**INSTRUCTIONS FOR THE TASK**
In the listing that follows, how many lines contain "about"? Give the number only.

**DATASET EXCERPTS**

*** Begin section ***

==> flow/design.v (excerpt) <==
module mul(
    input  wire        clk,
    input  wire        rst,
    input  wire [63:0] lm,
    input  wire [63:0] rm,
    input  wire [1:0]  Data_type,
    output reg  [19:0] mul_out
);
Size in the first run: roughly 6,300 cells after synthesis, about 160 flip-flops, ~150 I/O pins.
==> flow/config.mk <==
export PLATFORM = sky130hd
export DESIGN_NAME = mul
export DESIGN_NICKNAME = mul
export VERILOG_FILES = /design/flow/design.v
export SDC_FILE = /design/flow/constraint.sdc
export NUM_CORES = 4
export LEC_CHECK = 0
export CAP_MARGIN = 20
export CORE_MARGIN = 2
export CORE_UTILIZATION = 57
export CTS_CLUSTER_SIZE = 35
export SLEW_MARGIN = 20
==> flow/constraint.sdc <==
create_clock -name core_clock -period 5.11 [get_ports {clk}]
set_input_delay 1.0220 -clock core_clock [delete_from_list [all_inputs] [get_ports {clk}]]
set_output_delay 1.0220 -clock core_clock [all_outputs]
set_load 0.01 [all_outputs]
run.sh (not shown) runs the stock make flow with config.mk's settings and CLKGATE_MAP_FILE=.
The starting point produced a layout that fails on negative setup slack.
Edit:
CORE_UTILIZATION = 72   (was 57)
CTS_CLUSTER_DIAMETER = 386   (was unset)
CTS_CLUSTER_SIZE = 21   (was 35)
SETUP_SLACK_MARGIN = -0.35   (was unset)
What happened: The changed run ended with an error in global routing (5_1_grt); die size goes down by about a fifth; area after synthesis does not change; synthesized cell count stays the same.
Edit:
ABC_AREA = 1   (was unset)
CTS_CLUSTER_DIAMETER = 227   (was 386)
CTS_CLUSTER_SIZE = unset   (was 21)
SETUP_SLACK_MARGIN = unset   (was -0.35)
clock period = 1.75 ns   (was 5.11 ns; I/O delays follow)
Outcome: The changed run did not get past detailed placement (3_5_place_dp), error DPL-0038; die area falls by about 7%; synthesized area went down by about 7%; synthesized cell count rises by about 1.2%.

========
Setup of run 1:
mul again, from the RTL that the note above started with.
==> flow/config.mk <==
export PLATFORM = sky130hd
export DESIGN_NAME = mul
export DESIGN_NICKNAME = mul
export VERILOG_FILES = /design/flow/design.v
export SDC_FILE = /design/flow/constraint.sdc
export NUM_CORES = 4
export LEC_CHECK = 0
export CAP_MARGIN = 20
export CORE_MARGIN = 2
export CORE_UTILIZATION = 34
export CTS_CLUSTER_DIAMETER = 293
export CTS_CLUSTER_SIZE = 99
export HOLD_SLACK_MARGIN = -0.09
export SLEW_MARGIN = 20
==> flow/constraint.sdc <==
create_clock -name core_clock -period 6.5 [get_ports {clk}]
set_input_delay 1.3000 -clock core_clock [delete_from_list [all_inputs] [get_ports {clk}]]
set_output_delay 1.3000 -clock core_clock [all_outputs]
set_load 0.01 [all_outputs]
Run 1 completed every stage of the flow, and the final layout passed the timing, design-rule and antenna checks.
Modified inputs, run 2 compared to run 1
==> flow/config.mk <==
export PLATFORM = sky130hd
export DESIGN_NAME = mul
export DESIGN_NICKNAME = mul
export VERILOG_FILES = /design/flow/design.v
export SDC_FILE = /design/flow/constraint.sdc
export NUM_CORES = 4
export LEC_CHECK = 0
export CAP_MARGIN = 35
export CORE_ASPECT_RATIO = 0.5
export CORE_MARGIN = 10
export CORE_UTILIZATION = 65
export CTS_CLUSTER_DIAMETER = 245
export CTS_CLUSTER_SIZE = 95
export MAX_ROUTING_LAYER = met4
export PLACE_DENSITY = 0.76
export SLEW_MARGIN = 20
export TNS_END_PERCENT = 5
Findings:
For run 1, the origin of the worst setup path was Data_type[1], unlike run 2, where it was Data_type[0]. Taking run 1 over run 2, the cell count ratio works out to 1.13. Run 2 gives more maximum fanout along the worst path than run 1 did. Compared with run 1, in run 2 fraction of area in multi-input gates moved up; global-route usage increased 14 points; switching power shows an increase of 5.1%; utilization has increased. Of run 2 and run 1, it is run 2 that has the lower synthesis-to-finish area growth. Average via count per standard cell: run 1 and run 2 compared, lower one is run 1. Compare run 1 and run 2 | global routing usage on met3 lower: run 1. Highest cell delay on the worst timing path: run 2 vs run 1 down 30 ps.
> inputs changed (run 2 -> run 3)
==> flow/config.mk <==
export PLATFORM = sky130hd
export DESIGN_NAME = mul
export DESIGN_NICKNAME = mul
export VERILOG_FILES = /design/flow/design.v
export SDC_FILE = /design/flow/constraint.sdc
export NUM_CORES = 4
export LEC_CHECK = 0
export CAP_MARGIN = 20
export CELL_PAD_IN_SITES_DETAIL_PLACEMENT = 2
export CORE_MARGIN = 2
export CORE_UTILIZATION = 40
export GPL_ROUTABILITY_DRIVEN = 0
export HOLD_SLACK_MARGIN = 0.16
export MAX_ROUTING_LAYER = met4
export PLACE_DENSITY = 0.58
export SLEW_MARGIN = 20
export TNS_END_PERCENT = 5
### Flow results
Status(run 3) = ERROR, stage = global routing (5_1_grt)
Summary of the comparison: chip footprint is higher in run 3, relative to run 2.
Against run 2, HPWL after detailed placement in run 3 rose by more than half.
In the reports for run 3 and run 2, the larger pre-placement core utilization belongs to run 2.
The final reports for run 3 and run 2 show post-placement worst setup slack lower in the former.
Compared with run 2, in run 3 total clock sinks ~0 delta, number of placed instances with taps included +647, number of synthesized register bits ~0 delta.
Input-level comparison between run 4 and run 3:
==> flow/config.mk <==
export PLATFORM = sky130hd
export DESIGN_NAME = mul
export DESIGN_NICKNAME = mul
export VERILOG_FILES = /design/flow/design.v
export SDC_FILE = /design/flow/constraint.sdc
export NUM_CORES = 4
export LEC_CHECK = 0
export CAP_MARGIN = 20
export CORE_MARGIN = 10
export CORE_UTILIZATION = 65
export CTS_CLUSTER_DIAMETER = 245
export CTS_CLUSTER_SIZE = 95
export PLACE_DENSITY = 0.76
export SLEW_MARGIN = 20
export TNS_END_PERCENT = 5
Results
- Run 4: all stages complete, timing, DRC and antenna checks passed
- Diff run 3 -> run 4: chip width went down about 17%; placed instance area down 1.9%; placeable core region shrank by about 40%; cell row count went down by about 20%; post-cts gate resize count fell 108.
- Run 4 against run 3: total die size fell 0.036 sq mm; total of buffers placed on input and output ports about even; total half-perimeter wirelength after legalization and detailed placement moved down.
What run 5 does differently from run 4 at the input level:
--- a/flow/config.mk
+++ b/flow/config.mk
@@ -7,9 +7,13 @@
 export LEC_CHECK = 0
 export CAP_MARGIN = 20
-export CORE_MARGIN = 10
-export CORE_UTILIZATION = 65
-export CTS_CLUSTER_DIAMETER = 245
-export CTS_CLUSTER_SIZE = 95
-export PLACE_DENSITY = 0.76
+export CELL_PAD_IN_SITES_DETAIL_PLACEMENT = 2
+export CELL_PAD_IN_SITES_GLOBAL_PLACEMENT = 1
+export CORE_MARGIN = 4
+export CORE_UTILIZATION = 26
+export GPL_ROUTABILITY_DRIVEN = 0
+export HOLD_SLACK_MARGIN = 0.16
+export MAX_ROUTING_LAYER = met4
+export PLACE_DENSITY = 0.66
+export SETUP_SLACK_MARGIN = 1.17
 export SLEW_MARGIN = 20
 export TNS_END_PERCENT = 5
==> comparison <==
In the flow results for run 4 and run 5, the sequential share of layout area is smaller on run 5. Final checks on run 5, whose flow otherwise completed, came back failing, citing setup timing. The final cell count in run 5 was higher than what run 4 gave. On fraction of power consumed by combinational cells, the lower figure sits with run 4, not run 5. Run 4 → run 5: total half-perimeter wirelength after legalization and detailed placement grew by about 47%, critical path depth grew by 1, global routing usage on met2 shrank by 11 points, final design instance area without fill grew by 12%, final critical path time including I/O delays and setup grew by 870 ps.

*** End section ***

**EXERCISE RESPONSE**
6